- Siege of Tralee: Part of the Irish War of Independence
| Date | 1 – 9 November 1920 |
| Location | Tralee, County Kerry |
| Result | Irish withdrawal Siege lifted; |

Belligerents
- Irish Republican Army: United Kingdom

Commanders and leaders
- Patrick Cahill: Constable Patrick Waters †

Units involved
- Kerry No. 1 Brigade (IRA) Tralee Battalion;: Royal Irish Constabulary Black and Tans;

= Siege of Tralee =

Curfew imposed by the Black and Tans on Tralee, County Kerry in 1920

The siege of Tralee was an event that took place between 1 and 9 November 1920 in Tralee, County Kerry, Ireland.

==History==

Patrick Cahill, the Officer Commanding Kerry No. 1 Brigade, Irish Republican Army instructed the Tralee Battalion to carry out reprisal attacks for the death (on hunger strike) of Sinn Féin Lord Mayor of Cork Terence MacSwiney.

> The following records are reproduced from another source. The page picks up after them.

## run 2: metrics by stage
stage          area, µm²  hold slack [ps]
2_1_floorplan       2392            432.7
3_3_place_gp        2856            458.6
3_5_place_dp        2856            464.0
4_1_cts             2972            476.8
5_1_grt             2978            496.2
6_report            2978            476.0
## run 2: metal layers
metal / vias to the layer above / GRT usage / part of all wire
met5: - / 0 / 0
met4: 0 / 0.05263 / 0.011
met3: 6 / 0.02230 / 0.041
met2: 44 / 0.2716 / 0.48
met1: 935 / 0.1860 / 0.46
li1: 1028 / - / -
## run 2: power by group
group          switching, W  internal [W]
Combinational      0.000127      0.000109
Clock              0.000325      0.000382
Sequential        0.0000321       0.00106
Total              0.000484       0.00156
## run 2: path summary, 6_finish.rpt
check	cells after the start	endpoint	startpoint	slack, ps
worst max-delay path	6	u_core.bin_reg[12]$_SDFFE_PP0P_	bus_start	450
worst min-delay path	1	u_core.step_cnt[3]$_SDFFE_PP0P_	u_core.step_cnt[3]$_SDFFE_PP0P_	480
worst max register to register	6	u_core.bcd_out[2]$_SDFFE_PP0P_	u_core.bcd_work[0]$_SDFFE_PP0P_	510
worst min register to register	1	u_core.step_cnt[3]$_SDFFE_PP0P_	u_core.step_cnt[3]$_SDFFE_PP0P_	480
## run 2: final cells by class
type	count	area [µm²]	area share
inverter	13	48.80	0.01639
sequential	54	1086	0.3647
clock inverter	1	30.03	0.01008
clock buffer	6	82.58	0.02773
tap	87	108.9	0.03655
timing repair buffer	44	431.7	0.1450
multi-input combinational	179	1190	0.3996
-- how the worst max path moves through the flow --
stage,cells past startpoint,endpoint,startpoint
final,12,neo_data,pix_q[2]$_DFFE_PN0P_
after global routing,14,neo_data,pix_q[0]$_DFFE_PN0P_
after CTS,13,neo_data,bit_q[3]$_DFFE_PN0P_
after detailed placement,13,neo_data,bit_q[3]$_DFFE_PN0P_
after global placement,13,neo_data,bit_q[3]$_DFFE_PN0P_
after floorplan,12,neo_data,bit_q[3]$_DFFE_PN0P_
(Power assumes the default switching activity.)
==> src/rtl/gpio_bus_master_if.sv <==
// gpio_bus_master_if: command, response and GPIO register bus signals of the bus master
interface gpio_bus_master_if;
  logic        cmd_valid;
  logic        cmd_ready;
  logic [1:0]  cmd_op;
  logic [1:0]  cmd_addr;
  logic [31:0] cmd_data;
  logic [31:0] cmd_mask;
  logic        rsp_valid;
  logic        rsp_ready;
  logic [31:0] rsp_data;
  logic [1:0]  rsp_status;
  logic [1:0]  bus_A;
  logic        bus_WE;
  logic [31:0] bus_WD;
  logic [31:0] bus_Rd;
  modport master (
    input  cmd_valid, cmd_op, cmd_addr, cmd_data, cmd_mask, rsp_ready, bus_Rd,
    output cmd_ready, rsp_valid, rsp_data, rsp_status, bus_A, bus_WE, bus_WD
  );
  modport slave (
    output cmd_valid, cmd_op, cmd_addr, cmd_data, cmd_mask, rsp_ready, bus_Rd,
    input  cmd_ready, rsp_valid, rsp_data, rsp_status, bus_A, bus_WE, bus_WD
  );
endinterface

==> src/rtl/gpio_bus_master.sv <==
// gpio_bus_master: runs READ/WRITE/POLL commands against the GPIO register window
module gpio_bus_master #(
  parameter int POLL_INTERVAL = 4,
  parameter int POLL_MAX = 1000
) (
  input logic clk,
  input logic rst,
  gpio_bus_master_if.master b
);
  localparam int CW = $clog2(POLL_MAX + 1);
  localparam int IW = $clog2(POLL_INTERVAL + 1);
  localparam logic [CW-1:0] PMAX = CW'(POLL_MAX);
  localparam logic [IW-1:0] ILAST = IW'(POLL_INTERVAL - 1);
  localparam logic [1:0] ST_OK = 2'b00, ST_TIMEOUT = 2'b01, ST_ERR_RO = 2'b10, ST_ERR_OP = 2'b11;
  localparam logic [1:0] OP_READ = 2'b00, OP_WRITE = 2'b01, OP_POLL = 2'b10, OP_RSVD = 2'b11;
  typedef enum logic [2:0] {IDLE, WRITE, READ, POLL_WAIT, RESP} state_t;
  state_t state_q, state_d;
  logic [1:0] op_q, op_d, addr_q, addr_d, rsp_status_q, rsp_status_d, bus_a_q, bus_a_d;
  logic [31:0] data_q, data_d, mask_q, mask_d, rsp_data_q, rsp_data_d, bus_wd_q, bus_wd_d;
  logic [CW-1:0] cnt_q, cnt_d;
  logic [IW-1:0] wcnt_q, wcnt_d;
  logic cmd_ready_q, cmd_ready_d, rsp_valid_q, rsp_valid_d, bus_we_q, bus_we_d;
  logic wr, rd, hit, done;
  // next state and registered outputs; bus_WE is a single-cycle pulse
  always_comb begin
    state_d = state_q;
    op_d = op_q;
    addr_d = addr_q;
    data_d = data_q;
    mask_d = mask_q;
    cnt_d = cnt_q;
    wcnt_d = wcnt_q;
    cmd_ready_d = cmd_ready_q;
    rsp_valid_d = rsp_valid_q;
    rsp_data_d = rsp_data_q;
    rsp_status_d = rsp_status_q;
    bus_a_d = bus_a_q;
    bus_wd_d = bus_wd_q;
    bus_we_d = 1'b0;
    wr = b.cmd_op == OP_WRITE && b.cmd_addr[1];
    rd = !b.cmd_op[0];
    hit = ((b.bus_Rd ^ data_q) & mask_q) == '0;
    done = 1'b0;
    case (state_q)
      IDLE: if (b.cmd_valid && cmd_ready_q) begin
        op_d = b.cmd_op;
        addr_d = b.cmd_addr;
        data_d = b.cmd_data;
        mask_d = b.cmd_mask;
        cnt_d = '0;
        cmd_ready_d = 1'b0;
        state_d = b.cmd_op == OP_RSVD ? RESP : b.cmd_op == OP_WRITE ? WRITE : READ;
        rsp_valid_d = b.cmd_op == OP_RSVD;
        rsp_data_d = b.cmd_op == OP_RSVD ? '0 : rsp_data_q;
        rsp_status_d = b.cmd_op == OP_RSVD ? ST_ERR_OP : rsp_status_q;
        bus_we_d = wr;
        bus_a_d = (wr || rd) ? b.cmd_addr : bus_a_q;
        bus_wd_d = wr ? b.cmd_data : bus_wd_q;
      end
      WRITE: begin
        state_d = RESP;
        rsp_valid_d = 1'b1;
        rsp_data_d = '0;
        rsp_status_d = addr_q[1] ? ST_OK : ST_ERR_RO;
      end
      READ: begin
        cnt_d = cnt_q + 1'b1;
        done = op_q == OP_READ || hit || cnt_d == PMAX;
        wcnt_d = '0;
        state_d = done ? RESP : POLL_WAIT;
        rsp_valid_d = done;
        rsp_data_d = done ? b.bus_Rd : rsp_data_q;
        rsp_status_d = done ? ((op_q == OP_POLL && !hit) ? ST_TIMEOUT : ST_OK) : rsp_status_q;
      end
      POLL_WAIT: begin
        wcnt_d = wcnt_q + 1'b1;
        state_d = wcnt_q == ILAST ? READ : POLL_WAIT;
      end
      RESP: if (b.rsp_ready) begin
        rsp_valid_d = 1'b0;
        cmd_ready_d = 1'b1;
        state_d = IDLE;
      end
      default: state_d = IDLE;
    endcase
  end
  // state and output registers, cleared immediately by rst
  always_ff @(posedge clk or posedge rst) begin
    if (rst) begin
      state_q <= IDLE;
      op_q <= '0;
      addr_q <= '0;
      data_q <= '0;
      mask_q <= '0;
      cnt_q <= '0;
      wcnt_q <= '0;
      cmd_ready_q <= 1'b1;
      rsp_valid_q <= 1'b0;
      rsp_data_q <= '0;
      rsp_status_q <= ST_OK;
      bus_a_q <= '0;
      bus_wd_q <= '0;
      bus_we_q <= 1'b0;
    end else begin
      state_q <= state_d;
      op_q <= op_d;
      addr_q <= addr_d;
      data_q <= data_d;
      mask_q <= mask_d;
      cnt_q <= cnt_d;
      wcnt_q <= wcnt_d;
      cmd_ready_q <= cmd_ready_d;
      rsp_valid_q <= rsp_valid_d;
      rsp_data_q <= rsp_data_d;
      rsp_status_q <= rsp_status_d;
      bus_a_q <= bus_a_d;
      bus_wd_q <= bus_wd_d;
      bus_we_q <= bus_we_d;
    end
  end
  assign b.cmd_ready = cmd_ready_q;
  assign b.rsp_valid = rsp_valid_q;
  assign b.rsp_data = rsp_data_q;
  assign b.rsp_status = rsp_status_q;
  assign b.bus_A = bus_a_q;
  assign b.bus_WE = bus_we_q;
  assign b.bus_WD = bus_wd_q;
endmodule

==> src/flat_wrapper.sv <==
// flat-port wrapper written by rule: the top's interface ports become plain ports
module gpio_bus_master_flat 
#(
  parameter int POLL_INTERVAL = 4,
  parameter int POLL_MAX = 1000
)
  (clk, rst, b_cmd_valid, b_cmd_op, b_cmd_addr, b_cmd_data, b_cmd_mask, b_rsp_ready, b_bus_Rd, b_cmd_ready, b_rsp_valid, b_rsp_data, b_rsp_status, b_bus_A, b_bus_WE, b_bus_WD);
  gpio_bus_master_if b_i ();
  input logic clk;
  input logic rst;
  input wire logic [$bits(b_i.cmd_valid)-1:0] b_cmd_valid;
  input wire logic [$bits(b_i.cmd_op)-1:0] b_cmd_op;
  input wire logic [$bits(b_i.cmd_addr)-1:0] b_cmd_addr;
  input wire logic [$bits(b_i.cmd_data)-1:0] b_cmd_data;
  input wire logic [$bits(b_i.cmd_mask)-1:0] b_cmd_mask;
  input wire logic [$bits(b_i.rsp_ready)-1:0] b_rsp_ready;
  input wire logic [$bits(b_i.bus_Rd)-1:0] b_bus_Rd;
  output wire logic [$bits(b_i.cmd_ready)-1:0] b_cmd_ready;
  output wire logic [$bits(b_i.rsp_valid)-1:0] b_rsp_valid;
  output wire logic [$bits(b_i.rsp_data)-1:0] b_rsp_data;
  output wire logic [$bits(b_i.rsp_status)-1:0] b_rsp_status;
  output wire logic [$bits(b_i.bus_A)-1:0] b_bus_A;
  output wire logic [$bits(b_i.bus_WE)-1:0] b_bus_WE;
  output wire logic [$bits(b_i.bus_WD)-1:0] b_bus_WD;
  assign b_i.cmd_valid = b_cmd_valid;
  assign b_i.cmd_op = b_cmd_op;
  assign b_i.cmd_addr = b_cmd_addr;
  assign b_i.cmd_data = b_cmd_data;
  assign b_i.cmd_mask = b_cmd_mask;
  assign b_i.rsp_ready = b_rsp_ready;
  assign b_i.bus_Rd = b_bus_Rd;
  assign b_cmd_ready = b_i.cmd_ready;
  assign b_rsp_valid = b_i.rsp_valid;
  assign b_rsp_data = b_i.rsp_data;
  assign b_rsp_status = b_i.rsp_status;
  assign b_bus_A = b_i.bus_A;
  assign b_bus_WE = b_i.bus_WE;
  assign b_bus_WD = b_i.bus_WD;
  gpio_bus_master #(.POLL_INTERVAL(POLL_INTERVAL), .POLL_MAX(POLL_MAX)) u_core (.clk(clk), .rst(rst), .b(b_i));
endmodule
==> config.mk <==
export PLATFORM = sky130hd
export DESIGN_NAME = gpio_bus_master_flat
export DESIGN_NICKNAME = d
export VERILOG_FILES = /design/src/rtl/gpio_bus_master_if.sv /design/src/rtl/gpio_bus_master.sv /design/src/flat_wrapper.sv
export SDC_FILE = /design/constraint.sdc
export NUM_CORES = 1
export LEC_CHECK = 0
export CAP_MARGIN = 20
export CORE_UTILIZATION = 32
export DETAILED_ROUTE_END_ITERATION = 8
export DONT_BUFFER_PORTS = 1
export GPL_ROUTABILITY_DRIVEN = 0
export HOLD_SLACK_MARGIN = 0.1
export PLACE_DENSITY = 0.52
export SETUP_SLACK_MARGIN = 0.5
export SKIP_LAST_GASP = 1
export SLEW_MARGIN = 20
export SYNTH_ARGS = -nofsm -noshare
export SYNTH_HDL_FRONTEND = slang
export SYNTH_SLANG_ARGS = --single-unit
==> constraint.sdc <==
create_clock -name clk -period 6.55 [get_ports clk]
set_input_delay 0.9825 -clock clk [delete_from_list [all_inputs] [get_ports clk]]
set_output_delay 0.9825 -clock clk [all_outputs]
set_load 0.03 [all_outputs]
==> key figures <==
Route
  – Met3 wire length: 1060 um
  – M1 WL: 7270 um
  – DRC Markers: 0
  – DR WL met2: 8110 um
  – Wire length per cell: 18.4 um
  – ANT nets after route: 0
  – Vias/cell: 4.94
  – DRT Pass-1 Iters: 6
  – Initial detailed-routing violation count: 202
  – DR top layer: met4
  – Routed via count: 4437
  – Final wirelength: 16600 um

Synth
  – Post-Synth Adder-Cell Area: 0.569%
  – Mapped Cells: 623
  – Post-synthesis xor/xnor area fraction: 5.04%
  – Synth Cell Area: 0.00660 mm2
  – Post-synthesis register bit count: 154
  – Post-synthesis simple-gate area fraction: 16.9%
  – Sequential-to-total area share from yosys stat: 58.4%
  – Yosys top cell area share: 58.0%
  – Mean Syn Cell Area: 10.6 um2
  – Commonest cells post-synth: nand2_1, dfrtp_1, xor2_1, mux2_2, clkbuf_1
  – Most instantiated library cell after synthesis: nand2_1
  – Largest family of logic cells by synthesized area: simple AND/OR/NAND/NOR gates
  – Synth area leader: dfrtp_1
  – Synth warn: 0
  – Number of synthesized flops with an enable pin: 0
  – Synth cell types: 49
  – Syn_nets: 730
  – Async S/R FF share, synth: 100%
  – Synth Area in Compound Gates: 10.6%
  – Mux contribution to synthesized area: 5.95%
  – Top_reg_cell synth: dfrtp_1
  – Ranking of synthesized cells by area: dfrtp_1, nand2_1, mux2_2

Die
  – Initial Utilization: 32.6%
  – Core area: 0.0202 mm2
  – Width of the die: 146 um
  – Full die area: 0.0212 mm2
  – Cell row count: 52
  – Die H: 146 um
  – IO Pins: 175

Pwr
  – VDD IR max: 0.167 mV
  – Net Sw Power: 0.441 mW
  – Sw Ratio: 21.3%
  – Lkg Pwr: 3.82 nW
  – Sequential share of power: 47.7%
  – Clock group share of total power: 50.3%
  – Pwr Density: 276 mW/mm2
  – Internal Power: 1.63 mW
  – Combinational Power Share: 2.0%

Critical path
  – CP Buf/Inv Count: 1
  – Worst setup EP type: flop
  – Delay-heaviest family, CP: simple AND/OR/NAND/NOR gates
  – Slowest CP cell: nor4_1
  – CP Cell Sequence: xor2_1 -> a22oi_1 -> nand4_1 -> nor4_1 -> o21ai_4 -> buf_16 -> a22o_2
  – CP Launch Type: input pin
  – Slowest stage delay, CP: 0.79 ns
  – CP Max Fanout: 20
  – Setup Crit Path Kind: in2reg
  – CP Data Required Time: 6.85 ns
  – Worst Path Arrival: 3.20 ns

Timing
  – Final Setup Violations: 0
  – Final hold viol count: 0
  – RSZ-0062 raised after global routing: no
  – Tmin final: 2.90 ns
  – Pins Over Slew Limit: 0
  – FMAX: 344 MHz
  – Hold WS: 0.472 ns
  – Setup ws final: 3.65 ns
  – Setup TNS: 0 ns
  – Post-route clock period utilization: 44.3%
  – Clk_skew: 0.0117 ns
  – Rel. slew slack: 39.8%
  – Slew @ Worst Pin: 0.903 ns

GRT
  – GRT Total Usage: 16.3%
  – GRT overflow: 0
  – First-pass GRT wire length: 26500 um
  – Initial antenna violation count: 0
  – Largest net degree at the start of global routing: 83
  – Vias in the first global route: 4638

Clocking
  – CTS tree: built
  – CTS resizes: 0
  – # hold bufs at CTS: 0
  – CTS max path bufs: 2
  – Setup Fix Bufs, Post-CTS: 0
  – Total CTS buffers: 17
  – Clk root buf: clkbuf_16
  – Worst-Skew Late Latency: 0.42 ns
  – Htree depth: 4
  – Clock sink total: 154
  – Clk slew on worst S/H paths: 0.06 ns

Layout
  – Layout cells sized above 1: 15.6%
  – Fillers: 2022
  – Layout area overhead: 13.8%
  – Nets: 723
  – Antenna fix cells: 0

Outcome
  – Status: finished clean

Min path
  – Hold Crit Class: reg2reg

Placement
  – HPWL Detailed: 11400 um
  – PortBufs: 0
  – Dpl ws: 3.00 ns

Run
  – Max Cap Viol: 0
power groups by stage:
stage,Clock (mW),Combinational (mW),Sequential (mW)
after detailed placement,0,0.0434,1.01
after global placement,0,0.0414,1.01
final,1.04,0.0409,0.990
after floorplan,0,0.0313,1.00
after global routing,1.11,0.0472,0.991
after CTS,1.07,0.0433,0.990
worst min-delay path, cell delays in order (launching register included):
cell and delay (ns):
dfrtp_1 0.34, nand2_1 0.05, nand2_1 0.05
cells in the final DEF, fill, tap and decap left out, types with 2 or more instances in the layout:
| master | synthesis | layout |
|---|---|---|
| xnor2_1 | 3 | 3 |
| nand3b_1 | 3 | 3 |
| nand4_1 | 6 | 6 |
| nand2b_1 | 5 | 5 |
| dfrtp_1 | 153 | 153 |
| ha_1 | 3 | 3 |
| nor2_1 | 12 | 12 |
| clkbuf_16 | 0 | 17 |
| a22oi_1 | 16 | 16 |
| xor2_1 | 35 | 35 |
| nand2_1 | 220 | 220 |
| a22o_2 | 16 | 16 |
| o21ai_0 | 17 | 17 |
| clkinv_2 | 0 | 3 |
| nand3_1 | 5 | 5 |
| clkbuf_1 | 19 | 2 |
| o21a_1 | 2 | 2 |
| mux2_2 | 34 | 34 |
| a21oi_1 | 11 | 11 |
| inv_1 | 4 | 3 |
| o31ai_1 | 3 | 3 |
| and2_1 | 2 | 2 |
| buf_4 | 1 | 2 |
| clkbuf_8 | 0 | 2 |
| bufinv_16 | 0 | 4 |
| a22o_1 | 16 | 16 |
| clkinv_4 | 0 | 3 |
| buf_16 | 0 | 2 |
| a31oi_1 | 2 | 2 |
| nor2b_1 | 2 | 2 |
layout make-up:
type	count	area, um2	area share (%)
Sequential cell	154	3850	51.3
Multi-Input combinational cell	434	2590	34.5
Clock buffer	21	460	6.13
Tap cell	270	338	4.50
Clock inverter	11	169	2.25
Timing Repair Buffer	5	81.3	1.08
Inverter	4	20.0	0.266
kinds of logic after synthesis:
family / Yosys count
mux: 35
buf+inv: 35
compound gates: 92
xor+xnor: 38
fa+ha+maj: 3
flops: 154
simple gates: 266
worst paths after layout:
check	start	to	slack (ns)	cells past startpoint
hold / removal	u_core.mask_q[2]	u_core.mask_q[2]	0.47	2
hold reg to reg	u_core.mask_q[2]	u_core.mask_q[2]	0.47	2
setup / recovery	b_bus_Rd[17]	u_core.b.rsp_data[31]	3.65	7
min in group asynchronous	rst	u_core.b.bus_A[1]	0.53	1
setup reg to reg	u_core.data_q[17]	u_core.b.rsp_data[31]	3.77	7
max in group asynchronous	rst	u_core.b.rsp_data[14]	4.78	2
flip-flops by register name, indices dropped and copies added (netlist names):
name,count
u_core.cnt_q,10
u_core.wcnt_q,3
u_core.addr_q,1
u_core.data_q,32
u_core.b.rsp_valid,1
u_core.mask_q,32
u_core.b.rsp_status,2
u_core.op_q,2
u_core.b.bus_WD,32
u_core.b.cmd_ready,1
u_core.state_q,3
u_core.b.bus_WE,1
u_core.b.bus_A,2
u_core.b.rsp_data,32
per-layer routing:
| layer | up-vias | GRT usage (%) |
|---|---|---|
| met1 | 2215 | 20.9 |
| met2 | 128 | 26.2 |
| met4 | 0 | 4.42 |
| li1 | 2083 | - |
| met3 | 11 | 5.67 |
| met5 | - | 0 |
stage by stage:
stage	cells	utilization [%]	cell area, um2	power (mW)
2_1_floorplan	623	-	6600	1.04
3_3_place_gp	865	33.7	6830	1.05
6_report	899	37.1	7510	2.08
5_1_grt	899	37.1	7510	2.15
4_1_cts	897	36.8	7460	2.10
3_5_place_dp	865	33.7	6830	1.05
No activity file was read; power rests on OpenSTA's default activity.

On the night of 31 October 1920, Royal Irish Constabulary (RIC) Constable Patrick Waters and RIC Constable Ernest Bright had been kidnapped, shot and killed by IRA volunteers in Tralee. In response to the seizure of two of their colleagues and in an attempt to recover the bodies, British Black and Tans imposed a curfew on the town, shot local people who appeared on the streets, insisted that the local businesses close and stopped all food and drink from entering the town. Tralee Town Hall and several shops were burned down and two civilians were shot dead (John Conway and Tommy Wall).

Hamar Greenwood, the Chief Secretary for Ireland, ordered that the siege be lifted on 9 November 1920.